Scale-up and implementation of shock electrodialysis for water purification


Securing clean water is a global challenge made even more difficult in areas of high population density and sparse surface water. In India, the available groundwater often requires significant purification steps before it meets the World Health Organization’s drinking water standards. Wells across the nation are poisoned with intolerably high levels of arsenic, nitrates, fluoride, metal ions, and other contaminants. Because of these trace toxic ion impurities, low-salinity aquifers cannot meet India’s growing water demands. While many established water treatment technologies are available, few are well equipped to treat low salinity sources and none can achieve complete elimination of the toxins.

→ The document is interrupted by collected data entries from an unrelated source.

$ cat src/hdl/tccw_pkg.sv
package tccw_pkg;

    // Fixed field widths of the stream words
    localparam int MODE_W   = 2;
    localparam int CHAR_W   = 8;
    localparam int ADDR_W   = 11;
    localparam int CURSOR_W = 11;
    localparam int CELL_W   = 16;
    localparam int ATTR_W   = 8;

    // Width of the shared index unit operands (covers the address field)
    localparam int IDX_W = 13;

    // Operation modes
    localparam logic [MODE_W-1:0] MODE_PUT   = 2'd0;
    localparam logic [MODE_W-1:0] MODE_READ  = 2'd1;
    localparam logic [MODE_W-1:0] MODE_CLEAR = 2'd2;

    // Control characters
    localparam logic [CHAR_W-1:0] CHAR_BS  = 8'd8;
    localparam logic [CHAR_W-1:0] CHAR_TAB = 8'd9;
    localparam logic [CHAR_W-1:0] CHAR_LF  = 8'd10;
    localparam logic [CHAR_W-1:0] CHAR_CR  = 8'd13;

    localparam logic [CHAR_W-1:0] BLANK_GLYPH = 8'h20;
    localparam logic [ATTR_W-1:0] RESET_ATTR  = 8'd27;
    localparam int                TAB_STEP    = 8;

    // Request to the shared index unit
    typedef struct packed {
        logic [IDX_W-1:0] base;
        logic             add_row;
    } step_req_t;

    // Answer from the shared index unit
    typedef struct packed {
        logic [IDX_W-1:0] sum;
        logic [IDX_W-1:0] nxt;
        logic             in_range;
        logic             last;
    } step_rsp_t;

endpackage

Shock Electrodialysis (SED) is a recently developed water purification technology which promises to completely eliminate ionic impurities in water with significantly lower energy overhead when compared to incumbent technologies like reverse osmosis.

Like electrodialysis (ED), SED passes an electric current perpendicular to flow in order to guide ions out of a purified stream of water and into a concentrated brine to be disposed of. However, the separation of fresh and brine does not make use of a physical barrier like a membrane. Instead, the streams are separated by a stable concentration “shock” that arises from passing overlimiting current between the electrodes. This shock is stable in flow and possible only because of the SED device’s carefully chosen porous media, which must have pores small enough to prevent the formation of vortices and have enough surface charge to promote the surface conduction of oppositely charged ions.

As it stands, SED is still a young technology and its energy consumption is significantly higher than what the theory predicts. The focus of this project is narrowing the gap between the device’s current performance and the theoretical “best performance” in order to make deployment of the technology feasible.